The calculator projects your cash balance for 12 months, flags your lowest cash month, warns you if cash goes negative, and lets you export the whole forecast to CSV.

What Is a Cash Flow Forecast?

A cash flow forecast projects how much cash your business will have at each point in the future, based on expected money in and money out. Unlike a profit-and-loss statement, which can show a profit while your bank account runs dry, a cash flow forecast tracks actual cash — the thing that keeps the lights on, makes payroll, and pays suppliers.

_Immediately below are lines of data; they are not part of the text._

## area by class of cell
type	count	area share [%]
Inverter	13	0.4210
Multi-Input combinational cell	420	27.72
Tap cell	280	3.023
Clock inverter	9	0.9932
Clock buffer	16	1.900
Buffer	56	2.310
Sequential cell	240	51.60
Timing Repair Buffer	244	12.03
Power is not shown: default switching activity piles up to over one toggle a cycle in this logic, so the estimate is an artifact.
**src/source/dma_pkg.sv**
```systemverilog
`default_nettype none
/* Shared types and constants of the copy DMA. Every block imports this
   package inside its body and uses scoped names in its port list */
package dma_pkg;

    // ==============================
    // Widths
    // ==============================
    localparam int ADDR_W     = 16;
    localparam int DATA_W     = 32;
    localparam int LEN_W      = 16;
    localparam int CSR_ADDR_W = 3;

    // FIFO depths
    localparam int DESC_FIFO_DEPTH = 4;
    localparam int CMD_FIFO_DEPTH  = 4;
    localparam int DATA_FIFO_DEPTH = 8;

    typedef logic [ADDR_W-1:0]     addr_t;
    typedef logic [DATA_W-1:0]     data_t;
    typedef logic [LEN_W-1:0]      len_t;
    typedef logic [CSR_ADDR_W-1:0] csr_addr_t;
    // Free-entry count of the data FIFO
    typedef logic [$clog2(DATA_FIFO_DEPTH+1)-1:0] data_cnt_t;

    // One copy job, 48 bits
    typedef struct packed {
        addr_t src;
        addr_t dest;
        len_t  len;
    } dma_desc_t;

    // Status register layout, busy in the top bit
    typedef struct packed {
        logic busy;
        logic desc_fifo_full;
        logic desc_fifo_empty;
        logic data_fifo_empty;
        logic overflow;
    } dma_status_t;

    // ==============================
    // CSR map
    // ==============================
    localparam csr_addr_t CSR_CONTROL    = 3'd0;
    localparam csr_addr_t CSR_SRC        = 3'd1;
    localparam csr_addr_t CSR_DEST       = 3'd2;
    localparam csr_addr_t CSR_LEN        = 3'd3;
    localparam csr_addr_t CSR_STATUS     = 3'd4;
    localparam csr_addr_t CSR_DONE_COUNT = 3'd5;
    localparam csr_addr_t CSR_WORD_COUNT = 3'd6;

    // Control register bits
    localparam int CTRL_GO_BIT   = 0;
    localparam int CTRL_STOP_BIT = 1;

    // State encodings
    typedef enum logic {PRIO_RD, PRIO_WR} arb_state_t;
    typedef enum logic {RD_IDLE, RD_ISSUE} rd_state_t;
    typedef enum logic {WR_IDLE, WR_COPY} wr_state_t;

endpackage
`default_nettype wire

```
**src/source/dma_csr.sv**
```systemverilog
`default_nettype none
/* CSR block of the copy DMA. Stages descriptors, pushes them on go,
   holds stop and overflow, counts completions and serves status reads */
module dma_csr (
    input  wire                     clk,
    input  wire                     rst_n,
    // Host strobe bus
    input  wire                     csr_wr,
    input  wire                     csr_rd,
    input  wire dma_pkg::csr_addr_t csr_addr,
    input  wire dma_pkg::data_t     csr_wdata,
    output dma_pkg::data_t          csr_rdata,
    // Descriptor FIFO write side
    output logic                    desc_push,
    output dma_pkg::dma_desc_t      desc_out,
    input  wire                     desc_full,
    input  wire                     desc_empty,
    input  wire                     data_empty,
    // Engine control and status
    output logic                    stop,
    input  wire                     rd_busy,
    input  wire                     wr_busy,
    input  wire                     done,
    input  wire                     word_written
);
    import dma_pkg::*;

    dma_desc_t   stage_q;
    logic        stop_q;
    logic        overflow_q;
    data_t       done_cnt_q;
    data_t       word_cnt_q;
    dma_status_t status;
    logic        go;

    // ==============================
    // Go and descriptor push
    // ==============================
    assign go        = csr_wr && (csr_addr == CSR_CONTROL) && csr_wdata[CTRL_GO_BIT];
    // Drop the push when the FIFO has no room
    assign desc_push = go && !desc_full;
    assign desc_out  = stage_q;
    assign stop      = stop_q;

    // Busy from either engine
    always_comb begin
        status.busy            = rd_busy || wr_busy;
        status.desc_fifo_full  = desc_full;
        status.desc_fifo_empty = desc_empty;
        status.data_fifo_empty = data_empty;
        status.overflow        = overflow_q;
    end

    // ==============================
    // Registers
    // ==============================
    always_ff @(posedge clk or negedge rst_n) begin
        if (!rst_n) begin
            stage_q    <= '0;
            stop_q     <= 1'b0;
            overflow_q <= 1'b0;
        end else if (csr_wr) begin
            case (csr_addr)
                CSR_CONTROL: stop_q       <= csr_wdata[CTRL_STOP_BIT];
                CSR_SRC:     stage_q.src  <= csr_wdata[ADDR_W-1:0];
                CSR_DEST:    stage_q.dest <= csr_wdata[ADDR_W-1:0];
                CSR_LEN:     stage_q.len  <= csr_wdata[LEN_W-1:0];
                // Any status write clears the sticky bit
                CSR_STATUS:  overflow_q   <= 1'b0;
                default:     ;
            endcase
            if (go && desc_full) begin
                overflow_q <= 1'b1;
            end
        end
    end

    // Completion counters
    always_ff @(posedge clk or negedge rst_n) begin
        if (!rst_n) begin
            done_cnt_q <= '0;
            word_cnt_q <= '0;
        end else begin
            if (done) begin
                done_cnt_q <= done_cnt_q + data_t'(1);
            end
            if (word_written) begin
                word_cnt_q <= word_cnt_q + data_t'(1);
            end
        end
    end

    // Read data one cycle after csr_rd, held until the next read
    always_ff @(posedge clk or negedge rst_n) begin
        if (!rst_n) begin
            csr_rdata <= '0;
        end else if (csr_rd) begin
            case (csr_addr)
                CSR_CONTROL:    csr_rdata <= data_t'(stop_q) << CTRL_STOP_BIT;
                CSR_SRC:        csr_rdata <= data_t'(stage_q.src);
                CSR_DEST:       csr_rdata <= data_t'(stage_q.dest);
                CSR_LEN:        csr_rdata <= data_t'(stage_q.len);
                CSR_STATUS:     csr_rdata <= data_t'(status);
                CSR_DONE_COUNT: csr_rdata <= done_cnt_q;
                CSR_WORD_COUNT: csr_rdata <= word_cnt_q;
                default:        csr_rdata <= '0;
            endcase
        end
    end

endmodule
`default_nettype wire

```
**src/source/dma_fifo.sv**
```systemverilog
`default_nettype none
/* Register-based synchronous FIFO with a combinational head word.
   Sized by WIDTH and DEPTH for descriptors, commands and copy data */
module dma_fifo #(
    parameter int WIDTH = 32,
    parameter int DEPTH = 4
) (
    input  wire                           clk,
    input  wire                           rst_n,
    input  wire                           push,
    input  wire [WIDTH-1:0]               wdata,
    input  wire                           pop,
    output logic [WIDTH-1:0]              rdata,
    output logic                          full,
    output logic                          empty,
    output logic [$clog2(DEPTH+1)-1:0]    free
);
    localparam int PTR_W = (DEPTH > 1) ? $clog2(DEPTH) : 1;
    localparam int CNT_W = $clog2(DEPTH+1);

    logic [WIDTH-1:0] mem [DEPTH];
    logic [PTR_W-1:0] wr_ptr;
    logic [PTR_W-1:0] rd_ptr;
    logic [CNT_W-1:0] count;
    logic             do_push;
    logic             do_pop;

    // Ignore push on full and pop on empty
    assign do_push = push && !full;
    assign do_pop  = pop && !empty;

    assign full  = (count == CNT_W'(DEPTH));
    assign empty = (count == '0);
    assign free  = CNT_W'(DEPTH) - count;
    // Head word straight from storage
    assign rdata = mem[rd_ptr];

    // Storage array
    always_ff @(posedge clk) begin
        if (do_push) begin
            mem[wr_ptr] <= wdata;
        end
    end

    // Pointers wrap at DEPTH-1, count tracks occupancy
    always_ff @(posedge clk or negedge rst_n) begin
        if (!rst_n) begin
            wr_ptr <= '0;
            rd_ptr <= '0;
            count  <= '0;
        end else begin
            if (do_push) begin
                wr_ptr <= (wr_ptr == PTR_W'(DEPTH-1)) ? '0 : wr_ptr + PTR_W'(1);
            end
            if (do_pop) begin
                rd_ptr <= (rd_ptr == PTR_W'(DEPTH-1)) ? '0 : rd_ptr + PTR_W'(1);
            end
            // Simultaneous push and pop leaves count alone
            if (do_push && !do_pop) begin
                count <= count + CNT_W'(1);
            end else if (do_pop && !do_push) begin
                count <= count - CNT_W'(1);
            end
        end
    end

endmodule
`default_nettype wire

```
**src/source/dma_mem_arb.sv**
```systemverilog
`default_nettype none
/* Round-robin arbiter that puts the read and write engines on the single
   memory port. Grants come back in the same cycle as the request */
module dma_mem_arb (
    input  wire                 clk,
    input  wire                 rst_n,
    // Read engine
    input  wire                 rd_req,
    input  wire dma_pkg::addr_t rd_addr,
    output logic                rd_gnt,
    // Write engine
    input  wire                 wr_req,
    input  wire dma_pkg::addr_t wr_addr,
    input  wire dma_pkg::data_t wr_data,
    output logic                wr_gnt,
    // Memory port
    output logic                mem_en,
    output logic                mem_we,
    output dma_pkg::addr_t      mem_addr,
    output dma_pkg::data_t      mem_wdata
);
    import dma_pkg::*;

    arb_state_t prio_q;

    // A lone request wins, a tie goes to the pointer
    assign rd_gnt = rd_req && (!wr_req || (prio_q == PRIO_RD));
    assign wr_gnt = wr_req && (!rd_req || (prio_q == PRIO_WR));

    // Port follows whoever holds the grant
    assign mem_en    = rd_gnt || wr_gnt;
    assign mem_we    = wr_gnt;
    assign mem_addr  = wr_gnt ? wr_addr : rd_addr;
    assign mem_wdata = wr_data;

    // Pointer moves to the engine that was not served
    always_ff @(posedge clk or negedge rst_n) begin
        if (!rst_n) begin
            prio_q <= PRIO_RD;
        end else if (rd_gnt) begin
            prio_q <= PRIO_WR;
        end else if (wr_gnt) begin
            prio_q <= PRIO_RD;
        end
    end

endmodule
`default_nettype wire

```
**src/source/dma_rd_src.sv**
```systemverilog
`default_nettype none
/* Read engine of the copy DMA. Pops descriptors, forwards them as write
   commands and streams source words into the data FIFO */
module dma_rd_src (
    input  wire                     clk,
    input  wire                     rst_n,
    // Descriptor FIFO head
    input  wire dma_pkg::dma_desc_t desc_in,
    input  wire                     desc_empty,
    input  wire                     stop,
    output logic                    desc_pop,
    // Command FIFO toward the write engine
    output logic                    cmd_push,
    input  wire                     cmd_full,
    // Memory read request
    output logic                    rd_req,
    output dma_pkg::addr_t          rd_addr,
    input  wire                     rd_gnt,
    input  wire dma_pkg::data_t     mem_rdata,
    // Data FIFO write side
    output logic                    data_push,
    output dma_pkg::data_t          data_wdata,
    input  wire dma_pkg::data_cnt_t data_free,
    output logic                    busy
);
    import dma_pkg::*;

    rd_state_t state_q;
    addr_t     addr_q;
    len_t      remain_q;
    logic      in_flight_q;
    logic      take;
    logic      issued;

    // Take a descriptor only if the command FIFO can hold it too
    assign take     = (state_q == RD_IDLE) && !desc_empty && !stop && !cmd_full;
    assign desc_pop = take;
    assign cmd_push = take;

    // Keep a free slot for every read still in flight
    assign rd_req  = (state_q == RD_ISSUE) && (data_free > data_cnt_t'(in_flight_q));
    assign rd_addr = addr_q;
    assign issued  = rd_req && rd_gnt;

    // Read data arrives one cycle after the grant
    assign data_push  = in_flight_q;
    assign data_wdata = mem_rdata;

    assign busy = (state_q != RD_IDLE) || in_flight_q;

    // ==============================
    // Read FSM
    // ==============================
    always_ff @(posedge clk or negedge rst_n) begin
        if (!rst_n) begin
            state_q     <= RD_IDLE;
            addr_q      <= '0;
            remain_q    <= '0;
            in_flight_q <= 1'b0;
        end else begin
            in_flight_q <= issued;
            case (state_q)
                RD_IDLE: begin
                    // Zero length passes through with no reads
                    if (take && (desc_in.len != '0)) begin
                        addr_q   <= desc_in.src;
                        remain_q <= desc_in.len;
                        state_q  <= RD_ISSUE;
                    end
                end
                RD_ISSUE: begin
                    if (issued) begin
                        addr_q   <= addr_q + addr_t'(1);
                        remain_q <= remain_q - len_t'(1);
                        // Last word issued
                        if (remain_q == len_t'(1)) begin
                            state_q <= RD_IDLE;
                        end
                    end
                end
                default: state_q <= RD_IDLE;
            endcase
        end
    end

endmodule
`default_nettype wire

```
**src/source/dma_top.sv**
```systemverilog
`default_nettype none
/* Top level of the descriptor-driven copy DMA. Joins the CSR block, the
   three FIFOs, both engines and the memory arbiter */
module dma_top (
    input  wire                     clk,
    input  wire                     rst_n,
    // CSR bus
    input  wire                     csr_wr,
    input  wire                     csr_rd,
    input  wire dma_pkg::csr_addr_t csr_addr,
    input  wire dma_pkg::data_t     csr_wdata,
    output dma_pkg::data_t          csr_rdata,
    // Memory port
    output logic                    mem_en,
    output logic                    mem_we,
    output dma_pkg::addr_t          mem_addr,
    output dma_pkg::data_t          mem_wdata,
    input  wire dma_pkg::data_t     mem_rdata
);
    import dma_pkg::*;

    // Descriptor path
    dma_desc_t desc_stage;
    dma_desc_t desc_head;
    logic      desc_push;
    logic      desc_pop;
    logic      desc_full;
    logic      desc_empty;
    // Command path
    dma_desc_t cmd_head;
    logic      cmd_push;
    logic      cmd_pop;
    logic      cmd_full;
    logic      cmd_empty;
    // Copy data path
    data_t     data_wdata;
    data_t     data_head;
    data_cnt_t data_free;
    logic      data_push;
    logic      data_pop;
    logic      data_empty;
    // Arbiter side
    addr_t     rd_addr;
    addr_t     wr_addr;
    data_t     wr_data;
    logic      rd_req;
    logic      rd_gnt;
    logic      wr_req;
    logic      wr_gnt;
    // Control and status
    logic      stop;
    logic      rd_busy;
    logic      wr_busy;
    logic      done;
    logic      word_written;

    // ==============================
    // Host side
    // ==============================
    dma_csr dma_csr_inst (
        .clk, .rst_n, .csr_wr, .csr_rd, .csr_addr, .csr_wdata, .csr_rdata,
        .desc_push, .desc_out(desc_stage), .desc_full, .desc_empty, .data_empty,
        .stop, .rd_busy, .wr_busy, .done, .word_written
    );

    dma_fifo #(.WIDTH($bits(dma_desc_t)), .DEPTH(DESC_FIFO_DEPTH)) desc_fifo_inst (
        .clk, .rst_n, .push(desc_push), .wdata(desc_stage), .pop(desc_pop),
        .rdata(desc_head), .full(desc_full), .empty(desc_empty), .free()
    );

    // ==============================
    // Copy engines
    // ==============================
    dma_rd_src dma_rd_src_inst (
        .clk, .rst_n, .desc_in(desc_head), .desc_empty, .stop, .desc_pop,
        .cmd_push, .cmd_full, .rd_req, .rd_addr, .rd_gnt, .mem_rdata,
        .data_push, .data_wdata, .data_free, .busy(rd_busy)
    );

    // Popped descriptor goes on as the write command
    dma_fifo #(.WIDTH($bits(dma_desc_t)), .DEPTH(CMD_FIFO_DEPTH)) cmd_fifo_inst (
        .clk, .rst_n, .push(cmd_push), .wdata(desc_head), .pop(cmd_pop),
        .rdata(cmd_head), .full(cmd_full), .empty(cmd_empty), .free()
    );

    dma_fifo #(.WIDTH(DATA_W), .DEPTH(DATA_FIFO_DEPTH)) data_fifo_inst (
        .clk, .rst_n, .push(data_push), .wdata(data_wdata), .pop(data_pop),
        .rdata(data_head), .full(), .empty(data_empty), .free(data_free)
    );

    dma_wr_dest dma_wr_dest_inst (
        .clk, .rst_n, .cmd_in(cmd_head), .cmd_empty, .cmd_pop,
        .data_in(data_head), .data_empty, .data_pop, .wr_req, .wr_addr, .wr_data,
        .wr_gnt, .done, .word_written, .busy(wr_busy)
    );

    // Shared memory port
    dma_mem_arb dma_mem_arb_inst (
        .clk, .rst_n, .rd_req, .rd_addr, .rd_gnt, .wr_req, .wr_addr, .wr_data,
        .wr_gnt, .mem_en, .mem_we, .mem_addr, .mem_wdata
    );

endmodule
`default_nettype wire

```
**src/source/dma_wr_dest.sv**
```systemverilog
`default_nettype none
/* Write engine of the copy DMA. Pops a command, then drains the data
   FIFO to consecutive destination words and pulses done at the end */
module dma_wr_dest (
    input  wire                     clk,
    input  wire                     rst_n,
    // Command FIFO head
    input  wire dma_pkg::dma_desc_t cmd_in,
    input  wire                     cmd_empty,
    output logic                    cmd_pop,
    // Data FIFO head
    input  wire dma_pkg::data_t     data_in,
    input  wire                     data_empty,
    output logic                    data_pop,
    // Memory write request
    output logic                    wr_req,
    output dma_pkg::addr_t          wr_addr,
    output dma_pkg::data_t          wr_data,
    input  wire                     wr_gnt,
    // Completion
    output logic                    done,
    output logic                    word_written,
    output logic                    busy
);
    import dma_pkg::*;

    wr_state_t state_q;
    addr_t     addr_q;
    len_t      remain_q;
    logic      done_q;
    logic      wrote;

    assign cmd_pop = (state_q == WR_IDLE) && !cmd_empty;

    // One write per granted cycle while data is waiting
    assign wr_req  = (state_q == WR_COPY) && !data_empty;
    assign wr_addr = addr_q;
    assign wr_data = data_in;
    assign wrote   = wr_req && wr_gnt;

    assign data_pop     = wrote;
    assign word_written = wrote;
    assign done         = done_q;

    // Stay busy through a queued command and the done pulse
    assign busy = (state_q != WR_IDLE) || !cmd_empty || done_q;

    // ==============================
    // Write FSM
    // ==============================
    always_ff @(posedge clk or negedge rst_n) begin
        if (!rst_n) begin
            state_q  <= WR_IDLE;
            addr_q   <= '0;
            remain_q <= '0;
            done_q   <= 1'b0;
        end else begin
            done_q <= 1'b0;
            case (state_q)
                WR_IDLE: begin
                    if (cmd_pop) begin
                        addr_q   <= cmd_in.dest;
                        remain_q <= cmd_in.len;
                        // Zero length finishes in the next cycle
                        if (cmd_in.len == '0) begin
                            done_q <= 1'b1;
                        end else begin
                            state_q <= WR_COPY;
                        end
                    end
                end
                WR_COPY: begin
                    if (wrote) begin
                        addr_q   <= addr_q + addr_t'(1);
                        remain_q <= remain_q - len_t'(1);
                        if (remain_q == len_t'(1)) begin
                            done_q  <= 1'b1;
                            state_q <= WR_IDLE;
                        end
                    end
                end
                default: state_q <= WR_IDLE;
            endcase
        end
    end

endmodule
`default_nettype wire

```
$ cat config.mk
export PLATFORM = sky130hd
export DESIGN_NAME = cf_checker_top
export DESIGN_NICKNAME = d
export VERILOG_FILES = /design/src/logic/cf_pkg.sv /design/src/logic/cf_event_if.sv /design/src/logic/cf_commit_select.sv /design/src/logic/cf_orig_queue.sv /design/src/logic/cf_dup_fsm.sv /design/src/logic/cf_link_timer.sv /design/src/logic/cf_checker_top.sv
export SDC_FILE = /design/constraint.sdc
export NUM_CORES = 1
export LEC_CHECK = 0
export BUFFER_PORTS_ARGS = -buffer_cell sky130_fd_sc_hd__buf_4
export CAP_MARGIN = 40
export CORE_ASPECT_RATIO = 1.2
export CORE_MARGIN = 2
export CORE_UTILIZATION = 60
export DETAILED_ROUTE_END_ITERATION = 7
export PLACE_DENSITY = 0.79
export SETUP_SLACK_MARGIN = 0.15
export SLEW_MARGIN = 20
export SYNTH_ARGS = -nofsm -noshare
export SYNTH_HDL_FRONTEND = slang
export SYNTH_HIERARCHICAL = 1
export SYNTH_SLANG_ARGS = --single-unit
$ cat constraint.sdc
create_clock -name clk -period 9.49 [get_ports clk]
set_clock_uncertainty 0.05 [all_clocks]
set_input_delay 0.4745 -clock clk [delete_from_list [all_inputs] [get_ports clk]]
set_output_delay 0.4745 -clock clk [all_outputs]
set_load 0.05 [all_outputs]
### config.mk
export PLATFORM = sky130hd
export DESIGN_NAME = stream_source
export DESIGN_NICKNAME = d
export VERILOG_FILES = /design/src/stream_source_pkg.sv /design/src/source_addr_gen.sv /design/src/source_ctrl_fsm.sv /design/src/stream_merge.sv /design/src/stream_source.sv /design/src/tcdm_port_buffer.sv
export SDC_FILE = /design/constraint.sdc
export NUM_CORES = 1
export LEC_CHECK = 0
export ABC_AREA = 1
export BUFFER_PORTS_ARGS = -buffer_cell sky130_fd_sc_hd__buf_2
export CORE_MARGIN = 2
export CORE_UTILIZATION = 55
export DETAILED_ROUTE_END_ITERATION = 8
export PLACE_DENSITY = 0.8
export RECOVER_POWER = 50
export SLEW_MARGIN = 15
export SYNTH_ARGS = -nofsm -noshare
export SYNTH_HDL_FRONTEND = slang
export SYNTH_SLANG_ARGS = --single-unit
### constraint.sdc
create_clock -name clk_i -period 3.2 [get_ports clk_i]
set_clock_uncertainty 0.2 [all_clocks]
set_input_delay 0.16 -clock clk_i [delete_from_list [all_inputs] [get_ports clk_i]]
set_output_delay 0.16 -clock clk_i [all_outputs]
set_load 0.03 [all_outputs]
### src/stream_source_pkg.sv
// ==========================================================
// stream source package
// widths, port count and shared types of the memory to
// stream source streamer
// ==========================================================

package stream_source_pkg;

  // memory side
  localparam int unsigned WORD_W     = 32;  // one tcdm word
  localparam int unsigned NB_PORTS   = 2;   // parallel load ports
  localparam int unsigned ADDR_W     = 32;  // byte address
  localparam int unsigned WORD_BYTES = WORD_W / 8;

  // stream side
  localparam int unsigned DATA_W     = WORD_W * NB_PORTS;
  localparam int unsigned BEAT_BYTES = WORD_BYTES * NB_PORTS; // addr step per beat

  // job counters
  localparam int unsigned CNT_W      = 16;

  // byte address
  typedef logic [ADDR_W-1:0] addr_t;

  // single memory word
  typedef logic [WORD_W-1:0] word_t;

  // wide output beat, port 0 sits in the low word
  typedef logic [DATA_W-1:0] data_t;

  // transfer size, line length and position counters
  typedef logic [CNT_W-1:0]  cnt_t;

  // job controller states
  typedef enum logic {
    SRC_IDLE    = 1'b0,  // waiting for a start
    SRC_WORKING = 1'b1   // issuing loads
  } source_state_e;

endpackage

Cash flow is the number one reason small businesses fail — not lack of profit, but running out of cash at the wrong moment. A forecast is how you see that moment coming. By projecting 12 months out and spotting your lowest cash point, you can act early: line up financing, accelerate collections, delay a hire, or cut spend — long before it becomes a crisis. The same logic powers the 13-week cash flow forecast that finance teams use for tighter, near-term control.

Cash Flow Formula

Net Cash Flow = Total Inflows − Total Outflows

Ending Cash (month) = Starting Cash + Net Cash Flow

Each month\'s ending cash becomes the next month\'s starting cash — which is why a small monthly shortfall compounds into a serious problem over a few months if left unaddressed.

Example Calculation

Starting cash $50,000; revenue $40,000 growing 3%/month; outflows of $43,000/month (payroll, rent, COGS, marketing, other):

  • Month 1 net = $40,000 − $43,000 = −$3,000 → cash falls to $47,000
  • As revenue compounds at 3%, the monthly gap narrows and eventually turns positive
  • The calculator shows the exact month your cash bottoms out before recovering

Common Mistakes to Avoid

  • Forecasting profit instead of cash. Profit and cash are not the same; forecast the cash.
  • Forgetting timing. Revenue you have earned but not collected does not pay this month\'s bills.
  • Leaving out lumpy costs. Quarterly taxes, annual renewals, and one-time purchases wreck a too-smooth forecast.
  • Being too optimistic on revenue. Forecast conservatively; hope is not a cash flow strategy.
  • Forecasting once and forgetting. A forecast is a living tool — update it as actuals come in.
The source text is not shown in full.